Fit-Trail stops meet Internet

The first of six QR F.I.T. Trail system signs stands beside the River Trail near the Willow Street gate.
The first of six QR F.I.T. Trail system signs stands beside the River Trail near the Willow Street gate.

— North Little Rock has installed an updated-for-the-Internet-Age reinterpretation of the Fit-Trail concept: six QR F.I.T. Trail stations.

Remember the old Fit-Trail exercise stations? These were asphalt, mulch or pea gravel corrals holding a few cedar planks, posts and maybe some chin-up bars. Plopped beside jogging trails or tucked into odd corners of city parks, they offered opportunity and also mystery - what were you supposed to exercise atop that short post?

Like art installations representing the veneration of the concept of exercise (if not its practice), a few of these decrepit structures can still be found around the state.

North Little Rock’s new QR F.I.T. Trail stations are metal signs set along the downtown Arkansas River Trail, between the main gate at Willow Street and the foot of the Clinton Presidential Park Bridge. If you have a smart phone, you can use them for an impromptu,Internet-guided outdoor workout.

To use the signs, you download a free QR reading application from your phone’s app store. QR (quick response) codes are square, two-dimensional matrixes encoded with website addresses.

You point your phone at the sign, run the app, and your phone opens a website with video instructions for exercises.

Each workout covers one of four areas: core, upper body, lower body or flexibility.

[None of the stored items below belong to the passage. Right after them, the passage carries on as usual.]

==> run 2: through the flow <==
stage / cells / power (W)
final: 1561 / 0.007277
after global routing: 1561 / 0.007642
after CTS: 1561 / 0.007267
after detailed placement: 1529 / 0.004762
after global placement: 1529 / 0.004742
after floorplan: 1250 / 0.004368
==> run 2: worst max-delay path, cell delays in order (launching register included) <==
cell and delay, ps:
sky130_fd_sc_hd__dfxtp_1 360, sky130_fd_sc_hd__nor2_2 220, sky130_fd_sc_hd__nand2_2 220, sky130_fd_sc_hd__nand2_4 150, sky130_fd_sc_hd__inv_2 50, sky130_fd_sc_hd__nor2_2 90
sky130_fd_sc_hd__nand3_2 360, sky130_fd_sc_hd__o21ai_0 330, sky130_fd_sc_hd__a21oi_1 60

QR F.I.T. Trail is like the old outdoor wooden exercise stations “in the sense that people can visit the stations whenever they wish to, so it’s always there for them. And they can workout on their own,” says Bernadette Rhodes, the city’s Fit 2 Live coordinator.

“But it’s different in the sense that they’re using technology to access the exercises by going to these videos on their phone, and also in that, every month, the video that a QR code takes you to will change.

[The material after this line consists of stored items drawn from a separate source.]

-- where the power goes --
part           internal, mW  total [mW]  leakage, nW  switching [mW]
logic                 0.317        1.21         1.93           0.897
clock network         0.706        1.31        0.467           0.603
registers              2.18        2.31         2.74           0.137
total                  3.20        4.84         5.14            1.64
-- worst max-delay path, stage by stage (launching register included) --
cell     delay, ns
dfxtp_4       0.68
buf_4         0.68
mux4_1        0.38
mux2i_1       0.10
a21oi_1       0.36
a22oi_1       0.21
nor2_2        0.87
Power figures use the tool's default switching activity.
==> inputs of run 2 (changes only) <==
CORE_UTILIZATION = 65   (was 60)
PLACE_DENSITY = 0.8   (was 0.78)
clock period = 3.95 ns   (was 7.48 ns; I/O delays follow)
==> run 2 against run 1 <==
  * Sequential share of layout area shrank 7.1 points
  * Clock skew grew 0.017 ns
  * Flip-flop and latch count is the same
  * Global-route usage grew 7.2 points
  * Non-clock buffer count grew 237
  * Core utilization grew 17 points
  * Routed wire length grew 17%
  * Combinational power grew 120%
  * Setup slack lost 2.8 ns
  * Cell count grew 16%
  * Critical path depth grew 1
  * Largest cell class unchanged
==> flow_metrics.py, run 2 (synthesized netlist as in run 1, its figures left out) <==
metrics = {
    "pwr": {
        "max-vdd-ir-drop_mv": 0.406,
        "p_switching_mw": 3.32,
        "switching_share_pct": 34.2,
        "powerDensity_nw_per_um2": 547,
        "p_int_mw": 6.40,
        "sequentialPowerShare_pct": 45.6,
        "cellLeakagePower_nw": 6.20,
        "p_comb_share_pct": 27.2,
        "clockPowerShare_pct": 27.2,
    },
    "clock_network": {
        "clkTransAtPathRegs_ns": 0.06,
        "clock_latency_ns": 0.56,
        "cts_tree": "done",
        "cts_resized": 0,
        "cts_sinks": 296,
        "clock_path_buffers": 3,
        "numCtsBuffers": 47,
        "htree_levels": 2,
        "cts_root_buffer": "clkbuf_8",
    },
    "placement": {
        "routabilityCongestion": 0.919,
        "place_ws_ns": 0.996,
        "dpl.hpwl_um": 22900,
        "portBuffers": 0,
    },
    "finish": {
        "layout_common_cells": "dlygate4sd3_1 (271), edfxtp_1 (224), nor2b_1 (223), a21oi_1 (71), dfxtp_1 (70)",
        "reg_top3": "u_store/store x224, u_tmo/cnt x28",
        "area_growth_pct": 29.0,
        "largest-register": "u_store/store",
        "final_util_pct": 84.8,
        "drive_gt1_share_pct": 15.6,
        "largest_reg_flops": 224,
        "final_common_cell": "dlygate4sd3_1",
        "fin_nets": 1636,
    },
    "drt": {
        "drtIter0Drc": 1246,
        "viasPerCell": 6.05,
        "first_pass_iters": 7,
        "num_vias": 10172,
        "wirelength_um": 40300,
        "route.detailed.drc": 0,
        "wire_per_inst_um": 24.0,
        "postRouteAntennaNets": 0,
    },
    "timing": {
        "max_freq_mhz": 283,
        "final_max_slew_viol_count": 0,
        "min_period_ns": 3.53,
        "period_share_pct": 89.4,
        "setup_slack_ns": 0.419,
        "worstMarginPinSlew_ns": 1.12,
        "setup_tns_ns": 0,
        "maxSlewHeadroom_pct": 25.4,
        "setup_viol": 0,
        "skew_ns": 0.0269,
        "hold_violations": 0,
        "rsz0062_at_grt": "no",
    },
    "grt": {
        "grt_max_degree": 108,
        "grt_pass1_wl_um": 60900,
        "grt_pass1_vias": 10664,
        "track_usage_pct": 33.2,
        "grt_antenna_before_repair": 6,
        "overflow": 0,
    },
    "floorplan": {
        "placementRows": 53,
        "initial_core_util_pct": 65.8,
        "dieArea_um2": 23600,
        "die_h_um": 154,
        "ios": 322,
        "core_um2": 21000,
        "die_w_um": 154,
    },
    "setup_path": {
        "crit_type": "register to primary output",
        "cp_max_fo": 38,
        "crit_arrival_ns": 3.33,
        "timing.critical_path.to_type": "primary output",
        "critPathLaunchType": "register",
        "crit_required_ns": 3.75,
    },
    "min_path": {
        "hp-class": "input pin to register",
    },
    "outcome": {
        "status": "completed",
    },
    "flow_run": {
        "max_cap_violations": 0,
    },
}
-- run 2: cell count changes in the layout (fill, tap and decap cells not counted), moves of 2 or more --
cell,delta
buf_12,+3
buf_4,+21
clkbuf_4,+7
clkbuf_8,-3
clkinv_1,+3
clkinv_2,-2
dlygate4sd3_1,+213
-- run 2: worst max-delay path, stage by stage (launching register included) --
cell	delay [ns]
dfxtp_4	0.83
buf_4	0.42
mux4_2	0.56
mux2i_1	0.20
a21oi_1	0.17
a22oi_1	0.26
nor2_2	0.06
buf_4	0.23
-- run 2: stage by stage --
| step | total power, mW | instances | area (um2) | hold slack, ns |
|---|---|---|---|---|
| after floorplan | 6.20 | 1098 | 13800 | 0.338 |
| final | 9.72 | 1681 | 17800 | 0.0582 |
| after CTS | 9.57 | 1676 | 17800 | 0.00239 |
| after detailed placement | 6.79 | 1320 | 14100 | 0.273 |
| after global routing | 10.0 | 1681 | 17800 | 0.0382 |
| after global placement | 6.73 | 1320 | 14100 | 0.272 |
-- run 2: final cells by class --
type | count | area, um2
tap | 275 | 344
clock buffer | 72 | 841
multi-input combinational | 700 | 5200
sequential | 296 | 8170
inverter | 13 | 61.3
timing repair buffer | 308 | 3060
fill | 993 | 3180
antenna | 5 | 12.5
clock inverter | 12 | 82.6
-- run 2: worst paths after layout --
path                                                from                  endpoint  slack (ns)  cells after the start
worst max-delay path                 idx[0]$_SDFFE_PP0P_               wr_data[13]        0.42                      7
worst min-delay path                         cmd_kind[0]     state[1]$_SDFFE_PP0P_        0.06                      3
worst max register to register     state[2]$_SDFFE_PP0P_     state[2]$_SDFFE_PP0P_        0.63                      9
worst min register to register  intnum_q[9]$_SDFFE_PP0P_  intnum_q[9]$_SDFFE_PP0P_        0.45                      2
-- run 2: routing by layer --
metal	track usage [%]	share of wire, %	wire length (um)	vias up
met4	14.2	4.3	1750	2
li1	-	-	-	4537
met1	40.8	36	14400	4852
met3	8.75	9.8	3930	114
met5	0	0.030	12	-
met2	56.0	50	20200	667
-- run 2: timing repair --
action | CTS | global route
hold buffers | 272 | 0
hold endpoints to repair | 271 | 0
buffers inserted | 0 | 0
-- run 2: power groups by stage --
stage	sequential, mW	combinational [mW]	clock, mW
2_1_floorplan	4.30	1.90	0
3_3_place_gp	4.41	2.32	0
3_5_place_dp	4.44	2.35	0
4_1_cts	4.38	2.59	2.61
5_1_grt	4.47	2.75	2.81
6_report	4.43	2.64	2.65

“So it’s a dynamic exercise routine.”

Use of the signs and access to the Internet programs for five years cost the city $4,733.75, which also includes one year of reporting on how often the signs are used.

“We paid for this out of our Communities Putting Prevention to Work grant, where we were awarded $1.5 million for policy and environmental changes to fight obesity,” Rhodes says. “It’s funded through the Centers for Disease Control and Prevention under the Affordable Care Act and it’s administered by the Arkansas Department of Health.”

The grant will also be used to refurbish the city’s aged Fit-Trail stations, including one on the River Trail just west of the Broadway Bridge.

“They look like little raised garden beds,” Rhodes says. “People still use them.”